* **WHAT IS EXPECTED**: Repeat precisely the span of lines below that opens with the line containing "t, ns: 0.807" and closes with the line containing "worst data-port slew with drivers (ns): 0.09", both included.
[Opening RECORDS TO USE section]
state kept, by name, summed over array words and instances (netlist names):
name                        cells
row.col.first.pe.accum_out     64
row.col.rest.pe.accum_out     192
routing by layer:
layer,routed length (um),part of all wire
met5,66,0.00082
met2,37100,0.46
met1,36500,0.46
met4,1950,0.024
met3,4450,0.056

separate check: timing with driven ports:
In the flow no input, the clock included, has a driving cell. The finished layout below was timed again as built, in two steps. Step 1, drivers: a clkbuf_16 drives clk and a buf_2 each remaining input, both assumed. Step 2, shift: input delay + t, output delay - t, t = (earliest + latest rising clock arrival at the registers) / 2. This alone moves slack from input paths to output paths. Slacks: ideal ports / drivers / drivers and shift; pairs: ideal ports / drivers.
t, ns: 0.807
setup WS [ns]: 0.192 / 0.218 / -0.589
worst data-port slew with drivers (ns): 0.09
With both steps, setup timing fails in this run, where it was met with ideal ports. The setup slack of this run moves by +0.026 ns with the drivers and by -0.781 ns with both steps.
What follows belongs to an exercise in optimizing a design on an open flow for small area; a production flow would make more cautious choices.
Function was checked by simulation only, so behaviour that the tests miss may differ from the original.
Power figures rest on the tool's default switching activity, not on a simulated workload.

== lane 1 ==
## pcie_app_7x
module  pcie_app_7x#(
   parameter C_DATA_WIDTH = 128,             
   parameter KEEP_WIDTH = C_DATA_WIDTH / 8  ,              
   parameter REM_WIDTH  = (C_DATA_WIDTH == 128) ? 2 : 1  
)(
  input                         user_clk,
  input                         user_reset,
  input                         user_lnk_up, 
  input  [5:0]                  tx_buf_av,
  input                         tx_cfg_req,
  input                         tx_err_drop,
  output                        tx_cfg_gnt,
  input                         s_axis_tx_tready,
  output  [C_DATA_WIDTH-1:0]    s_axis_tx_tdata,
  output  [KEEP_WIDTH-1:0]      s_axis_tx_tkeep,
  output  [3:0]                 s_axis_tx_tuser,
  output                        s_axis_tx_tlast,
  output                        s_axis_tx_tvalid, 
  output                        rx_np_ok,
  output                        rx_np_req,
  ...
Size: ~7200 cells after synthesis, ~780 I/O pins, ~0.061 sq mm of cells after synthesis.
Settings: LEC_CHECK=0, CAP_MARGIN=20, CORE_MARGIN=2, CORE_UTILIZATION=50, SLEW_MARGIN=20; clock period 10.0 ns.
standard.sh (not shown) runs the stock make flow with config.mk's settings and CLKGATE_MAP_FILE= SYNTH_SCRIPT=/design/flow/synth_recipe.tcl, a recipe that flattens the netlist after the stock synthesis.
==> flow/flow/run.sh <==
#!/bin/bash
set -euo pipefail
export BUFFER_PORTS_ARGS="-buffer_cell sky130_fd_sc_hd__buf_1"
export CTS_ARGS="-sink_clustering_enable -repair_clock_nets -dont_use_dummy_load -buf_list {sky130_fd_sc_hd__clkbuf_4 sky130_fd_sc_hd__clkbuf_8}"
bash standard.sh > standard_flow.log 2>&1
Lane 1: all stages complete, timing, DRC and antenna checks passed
[Closing RECORDS TO USE section]
[Opening RECORDS TO USE section]
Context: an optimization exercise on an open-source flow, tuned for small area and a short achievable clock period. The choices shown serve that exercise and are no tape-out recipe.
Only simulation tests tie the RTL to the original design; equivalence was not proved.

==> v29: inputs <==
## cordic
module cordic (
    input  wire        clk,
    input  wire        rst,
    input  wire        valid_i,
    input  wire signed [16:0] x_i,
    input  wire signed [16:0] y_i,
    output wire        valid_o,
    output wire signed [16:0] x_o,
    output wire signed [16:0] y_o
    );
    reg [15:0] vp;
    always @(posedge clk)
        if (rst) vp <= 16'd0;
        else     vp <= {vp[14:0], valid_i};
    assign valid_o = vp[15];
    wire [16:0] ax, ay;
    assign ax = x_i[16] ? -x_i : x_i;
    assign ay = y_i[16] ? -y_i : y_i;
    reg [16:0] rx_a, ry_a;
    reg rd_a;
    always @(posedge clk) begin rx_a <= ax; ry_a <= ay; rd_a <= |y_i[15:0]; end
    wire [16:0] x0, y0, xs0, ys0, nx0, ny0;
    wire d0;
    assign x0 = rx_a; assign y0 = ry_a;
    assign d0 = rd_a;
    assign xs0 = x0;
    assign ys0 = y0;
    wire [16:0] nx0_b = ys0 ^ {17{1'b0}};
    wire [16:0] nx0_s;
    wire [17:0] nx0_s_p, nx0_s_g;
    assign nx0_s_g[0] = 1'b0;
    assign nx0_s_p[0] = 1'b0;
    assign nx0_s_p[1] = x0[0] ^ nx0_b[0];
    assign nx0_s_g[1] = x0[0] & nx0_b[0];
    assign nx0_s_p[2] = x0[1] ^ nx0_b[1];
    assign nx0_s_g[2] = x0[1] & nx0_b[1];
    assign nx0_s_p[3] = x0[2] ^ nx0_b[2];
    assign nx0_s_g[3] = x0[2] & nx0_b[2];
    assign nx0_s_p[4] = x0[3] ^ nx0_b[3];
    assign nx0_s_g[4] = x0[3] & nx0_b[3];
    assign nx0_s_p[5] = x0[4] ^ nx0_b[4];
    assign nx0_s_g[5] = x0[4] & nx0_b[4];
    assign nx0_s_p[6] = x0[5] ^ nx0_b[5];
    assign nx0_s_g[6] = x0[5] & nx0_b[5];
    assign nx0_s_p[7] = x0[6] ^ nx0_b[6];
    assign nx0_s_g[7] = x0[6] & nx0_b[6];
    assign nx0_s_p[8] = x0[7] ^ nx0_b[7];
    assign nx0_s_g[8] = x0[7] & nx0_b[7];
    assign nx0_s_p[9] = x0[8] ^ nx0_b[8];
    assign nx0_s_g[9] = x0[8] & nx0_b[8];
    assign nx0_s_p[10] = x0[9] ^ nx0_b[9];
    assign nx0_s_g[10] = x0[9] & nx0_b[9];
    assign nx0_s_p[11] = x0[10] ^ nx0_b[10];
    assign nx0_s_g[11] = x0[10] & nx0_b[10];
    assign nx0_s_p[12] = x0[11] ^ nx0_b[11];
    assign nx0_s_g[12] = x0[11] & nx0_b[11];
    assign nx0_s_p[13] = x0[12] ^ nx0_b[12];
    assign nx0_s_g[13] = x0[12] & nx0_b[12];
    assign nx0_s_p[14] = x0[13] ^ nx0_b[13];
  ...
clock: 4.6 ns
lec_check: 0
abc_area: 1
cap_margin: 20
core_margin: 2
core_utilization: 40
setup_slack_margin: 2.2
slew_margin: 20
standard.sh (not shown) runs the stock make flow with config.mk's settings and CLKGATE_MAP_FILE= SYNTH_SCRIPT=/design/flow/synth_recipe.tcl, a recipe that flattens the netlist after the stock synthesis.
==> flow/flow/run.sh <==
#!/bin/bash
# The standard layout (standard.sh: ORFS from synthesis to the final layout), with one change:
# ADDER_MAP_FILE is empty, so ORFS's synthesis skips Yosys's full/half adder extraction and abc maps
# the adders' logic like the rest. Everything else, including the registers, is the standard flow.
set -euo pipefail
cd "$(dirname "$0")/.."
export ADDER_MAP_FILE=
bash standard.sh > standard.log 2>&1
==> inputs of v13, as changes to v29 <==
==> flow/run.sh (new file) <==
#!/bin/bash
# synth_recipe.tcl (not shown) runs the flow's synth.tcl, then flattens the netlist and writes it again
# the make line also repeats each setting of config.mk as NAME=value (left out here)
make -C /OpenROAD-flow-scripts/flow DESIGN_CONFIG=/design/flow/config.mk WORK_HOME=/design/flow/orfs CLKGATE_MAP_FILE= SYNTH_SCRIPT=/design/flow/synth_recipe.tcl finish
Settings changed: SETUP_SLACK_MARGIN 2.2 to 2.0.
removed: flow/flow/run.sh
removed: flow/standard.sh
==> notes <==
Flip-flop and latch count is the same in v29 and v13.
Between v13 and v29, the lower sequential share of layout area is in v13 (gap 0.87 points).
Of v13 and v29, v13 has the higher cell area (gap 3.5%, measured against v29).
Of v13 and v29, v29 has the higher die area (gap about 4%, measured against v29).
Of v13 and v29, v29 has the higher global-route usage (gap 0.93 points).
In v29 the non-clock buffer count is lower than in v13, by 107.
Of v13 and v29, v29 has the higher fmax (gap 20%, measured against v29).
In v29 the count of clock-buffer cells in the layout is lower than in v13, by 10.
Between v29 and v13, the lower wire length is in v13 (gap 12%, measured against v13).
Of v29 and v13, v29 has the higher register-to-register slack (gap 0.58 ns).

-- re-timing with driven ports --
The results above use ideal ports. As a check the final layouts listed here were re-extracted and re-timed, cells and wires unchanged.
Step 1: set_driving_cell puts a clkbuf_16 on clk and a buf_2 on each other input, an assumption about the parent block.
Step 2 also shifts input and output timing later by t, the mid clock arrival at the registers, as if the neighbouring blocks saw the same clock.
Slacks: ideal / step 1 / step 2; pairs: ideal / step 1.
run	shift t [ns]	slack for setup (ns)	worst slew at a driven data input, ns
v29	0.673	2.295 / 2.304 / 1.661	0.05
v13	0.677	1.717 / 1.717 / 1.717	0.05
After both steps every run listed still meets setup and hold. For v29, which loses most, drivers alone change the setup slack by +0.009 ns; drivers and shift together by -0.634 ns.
[Closing RECORDS TO USE section]
[Opening RECORDS TO USE section]
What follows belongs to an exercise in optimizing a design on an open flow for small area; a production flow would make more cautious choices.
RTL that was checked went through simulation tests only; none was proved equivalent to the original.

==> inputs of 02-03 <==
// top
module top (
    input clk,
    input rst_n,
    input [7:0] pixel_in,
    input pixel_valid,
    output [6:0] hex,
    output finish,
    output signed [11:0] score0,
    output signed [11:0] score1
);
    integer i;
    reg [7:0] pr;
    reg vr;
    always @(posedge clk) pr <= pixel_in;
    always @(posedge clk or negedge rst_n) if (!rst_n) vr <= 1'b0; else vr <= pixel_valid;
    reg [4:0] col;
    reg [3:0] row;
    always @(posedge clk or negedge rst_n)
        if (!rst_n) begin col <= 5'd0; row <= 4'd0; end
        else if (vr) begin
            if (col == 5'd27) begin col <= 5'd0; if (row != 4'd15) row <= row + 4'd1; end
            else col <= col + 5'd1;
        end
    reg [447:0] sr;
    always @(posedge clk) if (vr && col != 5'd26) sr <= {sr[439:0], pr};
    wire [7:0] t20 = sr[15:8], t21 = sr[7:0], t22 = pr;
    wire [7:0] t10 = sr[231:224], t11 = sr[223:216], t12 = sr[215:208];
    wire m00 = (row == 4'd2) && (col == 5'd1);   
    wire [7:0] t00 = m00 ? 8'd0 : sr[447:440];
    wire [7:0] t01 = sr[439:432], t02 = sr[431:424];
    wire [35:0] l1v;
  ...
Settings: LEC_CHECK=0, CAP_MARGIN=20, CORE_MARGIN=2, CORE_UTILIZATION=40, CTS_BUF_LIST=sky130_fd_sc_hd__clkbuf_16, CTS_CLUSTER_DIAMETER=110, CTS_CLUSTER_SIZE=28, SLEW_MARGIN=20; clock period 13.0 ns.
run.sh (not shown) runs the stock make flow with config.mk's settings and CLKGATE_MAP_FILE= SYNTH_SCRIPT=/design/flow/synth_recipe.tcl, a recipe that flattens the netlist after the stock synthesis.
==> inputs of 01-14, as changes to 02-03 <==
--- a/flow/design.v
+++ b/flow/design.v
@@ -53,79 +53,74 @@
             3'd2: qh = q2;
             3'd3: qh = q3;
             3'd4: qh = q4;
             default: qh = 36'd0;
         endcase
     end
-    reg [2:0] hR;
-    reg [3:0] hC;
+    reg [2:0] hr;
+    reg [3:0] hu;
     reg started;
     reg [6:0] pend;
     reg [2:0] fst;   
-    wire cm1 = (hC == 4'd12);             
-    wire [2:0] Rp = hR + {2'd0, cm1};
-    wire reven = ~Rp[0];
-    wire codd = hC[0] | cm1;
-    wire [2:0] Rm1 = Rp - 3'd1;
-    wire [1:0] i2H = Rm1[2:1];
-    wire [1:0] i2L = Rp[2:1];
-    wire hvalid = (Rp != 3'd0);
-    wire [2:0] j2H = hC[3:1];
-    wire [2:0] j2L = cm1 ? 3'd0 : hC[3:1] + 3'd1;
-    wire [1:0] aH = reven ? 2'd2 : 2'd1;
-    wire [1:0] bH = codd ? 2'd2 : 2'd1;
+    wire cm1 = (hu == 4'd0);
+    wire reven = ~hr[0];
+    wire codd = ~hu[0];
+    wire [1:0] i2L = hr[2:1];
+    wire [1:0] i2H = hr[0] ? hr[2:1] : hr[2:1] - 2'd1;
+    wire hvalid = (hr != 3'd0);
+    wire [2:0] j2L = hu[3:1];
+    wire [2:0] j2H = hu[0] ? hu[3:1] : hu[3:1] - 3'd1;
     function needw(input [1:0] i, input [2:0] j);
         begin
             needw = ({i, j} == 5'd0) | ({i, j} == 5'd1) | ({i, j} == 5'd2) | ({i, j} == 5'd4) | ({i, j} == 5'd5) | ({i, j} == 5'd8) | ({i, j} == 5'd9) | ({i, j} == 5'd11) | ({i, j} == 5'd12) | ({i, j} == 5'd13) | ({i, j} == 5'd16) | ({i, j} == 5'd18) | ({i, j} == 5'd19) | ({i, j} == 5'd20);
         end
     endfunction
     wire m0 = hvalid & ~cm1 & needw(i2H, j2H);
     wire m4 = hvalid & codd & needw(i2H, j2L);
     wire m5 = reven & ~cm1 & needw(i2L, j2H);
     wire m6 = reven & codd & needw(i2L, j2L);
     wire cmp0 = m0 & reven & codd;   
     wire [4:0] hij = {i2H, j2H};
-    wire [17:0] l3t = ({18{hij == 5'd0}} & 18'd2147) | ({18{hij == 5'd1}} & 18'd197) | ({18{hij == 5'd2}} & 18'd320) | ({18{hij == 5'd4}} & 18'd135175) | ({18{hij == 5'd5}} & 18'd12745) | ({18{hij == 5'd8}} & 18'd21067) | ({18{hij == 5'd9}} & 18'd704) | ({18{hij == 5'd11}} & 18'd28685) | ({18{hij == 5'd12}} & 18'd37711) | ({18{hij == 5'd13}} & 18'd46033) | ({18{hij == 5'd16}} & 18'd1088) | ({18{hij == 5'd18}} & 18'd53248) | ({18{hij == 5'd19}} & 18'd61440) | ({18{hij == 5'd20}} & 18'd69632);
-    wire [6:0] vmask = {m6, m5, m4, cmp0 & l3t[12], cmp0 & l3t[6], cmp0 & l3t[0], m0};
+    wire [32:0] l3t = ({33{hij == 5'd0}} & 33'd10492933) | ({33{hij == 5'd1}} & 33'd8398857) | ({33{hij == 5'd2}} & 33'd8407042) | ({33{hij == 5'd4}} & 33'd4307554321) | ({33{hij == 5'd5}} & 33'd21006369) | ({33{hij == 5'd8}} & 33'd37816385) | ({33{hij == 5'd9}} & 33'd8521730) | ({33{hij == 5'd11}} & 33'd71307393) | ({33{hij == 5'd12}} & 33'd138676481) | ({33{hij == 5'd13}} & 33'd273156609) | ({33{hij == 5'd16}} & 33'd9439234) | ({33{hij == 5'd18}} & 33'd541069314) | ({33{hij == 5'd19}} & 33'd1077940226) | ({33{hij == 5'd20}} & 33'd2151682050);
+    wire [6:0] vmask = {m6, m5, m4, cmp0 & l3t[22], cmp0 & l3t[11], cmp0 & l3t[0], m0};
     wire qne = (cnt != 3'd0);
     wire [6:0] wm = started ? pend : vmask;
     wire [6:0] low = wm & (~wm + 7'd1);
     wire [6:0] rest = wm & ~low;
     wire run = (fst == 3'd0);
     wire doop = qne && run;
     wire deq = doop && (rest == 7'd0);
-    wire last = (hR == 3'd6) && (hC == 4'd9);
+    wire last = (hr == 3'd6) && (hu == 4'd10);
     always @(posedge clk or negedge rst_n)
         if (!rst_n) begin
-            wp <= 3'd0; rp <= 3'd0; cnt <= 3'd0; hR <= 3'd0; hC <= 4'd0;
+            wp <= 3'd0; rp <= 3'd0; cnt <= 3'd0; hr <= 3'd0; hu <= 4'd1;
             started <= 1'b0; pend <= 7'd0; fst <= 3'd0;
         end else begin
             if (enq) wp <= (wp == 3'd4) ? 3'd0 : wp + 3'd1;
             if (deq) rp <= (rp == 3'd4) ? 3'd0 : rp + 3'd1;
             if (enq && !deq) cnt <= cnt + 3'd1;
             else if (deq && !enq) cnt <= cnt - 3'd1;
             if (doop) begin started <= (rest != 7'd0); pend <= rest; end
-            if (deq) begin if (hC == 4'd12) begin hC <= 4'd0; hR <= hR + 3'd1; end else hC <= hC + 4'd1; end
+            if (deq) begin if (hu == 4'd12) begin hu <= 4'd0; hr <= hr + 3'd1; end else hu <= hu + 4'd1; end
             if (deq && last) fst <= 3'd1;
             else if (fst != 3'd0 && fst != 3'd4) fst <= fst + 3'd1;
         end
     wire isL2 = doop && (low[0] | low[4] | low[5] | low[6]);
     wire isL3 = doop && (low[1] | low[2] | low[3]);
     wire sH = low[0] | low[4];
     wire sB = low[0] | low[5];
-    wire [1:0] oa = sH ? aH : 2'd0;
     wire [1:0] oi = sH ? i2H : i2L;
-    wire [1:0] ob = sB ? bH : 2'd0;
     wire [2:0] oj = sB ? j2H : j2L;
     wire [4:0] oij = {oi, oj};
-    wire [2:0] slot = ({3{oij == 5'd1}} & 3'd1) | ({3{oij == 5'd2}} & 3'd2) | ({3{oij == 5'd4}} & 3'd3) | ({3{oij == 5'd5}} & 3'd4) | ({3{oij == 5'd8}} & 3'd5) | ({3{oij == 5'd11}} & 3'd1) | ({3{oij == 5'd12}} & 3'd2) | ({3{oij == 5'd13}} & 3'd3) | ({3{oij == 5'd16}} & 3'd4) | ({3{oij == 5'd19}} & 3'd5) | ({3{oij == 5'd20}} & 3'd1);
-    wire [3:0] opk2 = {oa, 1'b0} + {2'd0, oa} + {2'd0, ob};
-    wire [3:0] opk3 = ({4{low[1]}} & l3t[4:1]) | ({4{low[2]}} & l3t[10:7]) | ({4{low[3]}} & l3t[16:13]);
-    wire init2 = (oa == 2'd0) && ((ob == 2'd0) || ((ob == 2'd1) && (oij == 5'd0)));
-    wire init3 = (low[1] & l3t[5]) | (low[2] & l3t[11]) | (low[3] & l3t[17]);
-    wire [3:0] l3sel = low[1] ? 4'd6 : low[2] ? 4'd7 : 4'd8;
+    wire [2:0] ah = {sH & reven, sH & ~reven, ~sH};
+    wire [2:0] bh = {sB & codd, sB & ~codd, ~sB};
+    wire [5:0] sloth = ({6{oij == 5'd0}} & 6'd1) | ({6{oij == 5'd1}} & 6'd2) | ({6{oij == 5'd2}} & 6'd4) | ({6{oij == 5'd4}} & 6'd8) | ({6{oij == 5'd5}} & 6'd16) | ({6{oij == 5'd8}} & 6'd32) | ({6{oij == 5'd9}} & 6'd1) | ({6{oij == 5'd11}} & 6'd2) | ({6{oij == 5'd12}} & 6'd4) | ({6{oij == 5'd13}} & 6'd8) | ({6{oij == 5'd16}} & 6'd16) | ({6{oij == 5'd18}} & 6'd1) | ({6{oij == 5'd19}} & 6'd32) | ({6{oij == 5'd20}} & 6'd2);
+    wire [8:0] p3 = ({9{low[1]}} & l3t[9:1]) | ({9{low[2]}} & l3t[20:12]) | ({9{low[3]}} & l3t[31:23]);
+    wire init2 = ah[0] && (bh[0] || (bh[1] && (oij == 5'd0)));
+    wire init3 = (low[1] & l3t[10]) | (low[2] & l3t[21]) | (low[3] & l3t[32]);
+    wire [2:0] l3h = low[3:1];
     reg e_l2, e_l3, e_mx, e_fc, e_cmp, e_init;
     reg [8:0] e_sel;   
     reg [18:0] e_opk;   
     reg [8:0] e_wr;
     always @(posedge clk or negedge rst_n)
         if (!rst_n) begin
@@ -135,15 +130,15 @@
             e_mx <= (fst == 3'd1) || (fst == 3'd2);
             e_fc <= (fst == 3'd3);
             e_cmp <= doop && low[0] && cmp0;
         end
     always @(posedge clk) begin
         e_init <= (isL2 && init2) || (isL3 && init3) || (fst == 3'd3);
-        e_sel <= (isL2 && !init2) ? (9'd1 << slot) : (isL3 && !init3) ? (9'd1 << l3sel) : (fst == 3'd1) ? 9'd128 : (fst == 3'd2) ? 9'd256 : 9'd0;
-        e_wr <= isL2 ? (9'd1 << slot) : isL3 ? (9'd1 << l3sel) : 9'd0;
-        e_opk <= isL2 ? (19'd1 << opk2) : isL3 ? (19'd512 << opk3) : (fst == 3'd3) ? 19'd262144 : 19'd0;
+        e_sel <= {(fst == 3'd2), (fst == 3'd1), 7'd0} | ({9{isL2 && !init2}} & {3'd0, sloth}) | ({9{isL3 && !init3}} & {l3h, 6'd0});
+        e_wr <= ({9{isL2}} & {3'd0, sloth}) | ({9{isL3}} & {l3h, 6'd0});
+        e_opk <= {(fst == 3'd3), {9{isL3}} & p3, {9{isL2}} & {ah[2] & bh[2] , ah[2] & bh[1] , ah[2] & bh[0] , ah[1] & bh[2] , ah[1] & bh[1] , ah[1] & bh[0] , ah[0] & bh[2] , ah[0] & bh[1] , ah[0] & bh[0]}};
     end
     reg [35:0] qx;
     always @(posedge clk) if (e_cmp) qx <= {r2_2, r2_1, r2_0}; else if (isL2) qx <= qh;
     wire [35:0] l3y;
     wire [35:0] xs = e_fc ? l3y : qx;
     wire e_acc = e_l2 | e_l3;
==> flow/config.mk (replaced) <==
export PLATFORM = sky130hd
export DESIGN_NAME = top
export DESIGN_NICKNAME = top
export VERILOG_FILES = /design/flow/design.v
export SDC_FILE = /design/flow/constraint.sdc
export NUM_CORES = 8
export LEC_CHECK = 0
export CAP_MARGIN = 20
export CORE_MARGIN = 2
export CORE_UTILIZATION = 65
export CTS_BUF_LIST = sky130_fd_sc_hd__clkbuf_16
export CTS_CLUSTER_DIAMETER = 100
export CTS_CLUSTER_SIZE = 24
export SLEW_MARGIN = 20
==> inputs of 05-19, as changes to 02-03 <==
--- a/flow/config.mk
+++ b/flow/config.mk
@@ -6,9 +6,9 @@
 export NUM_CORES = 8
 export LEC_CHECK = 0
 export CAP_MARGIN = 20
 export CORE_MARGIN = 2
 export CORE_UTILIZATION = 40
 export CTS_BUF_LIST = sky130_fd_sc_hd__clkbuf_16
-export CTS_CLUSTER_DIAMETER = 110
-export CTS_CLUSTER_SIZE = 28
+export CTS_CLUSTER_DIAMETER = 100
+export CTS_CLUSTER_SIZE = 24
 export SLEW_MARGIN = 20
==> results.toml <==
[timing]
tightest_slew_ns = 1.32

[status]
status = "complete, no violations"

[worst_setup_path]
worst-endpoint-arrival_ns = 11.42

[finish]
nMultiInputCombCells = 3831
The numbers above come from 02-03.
[Closing RECORDS TO USE section]
* **THE COMPLETED TASK**:
t, ns: 0.807
setup WS [ns]: 0.192 / 0.218 / -0.589
worst data-port slew with drivers (ns): 0.09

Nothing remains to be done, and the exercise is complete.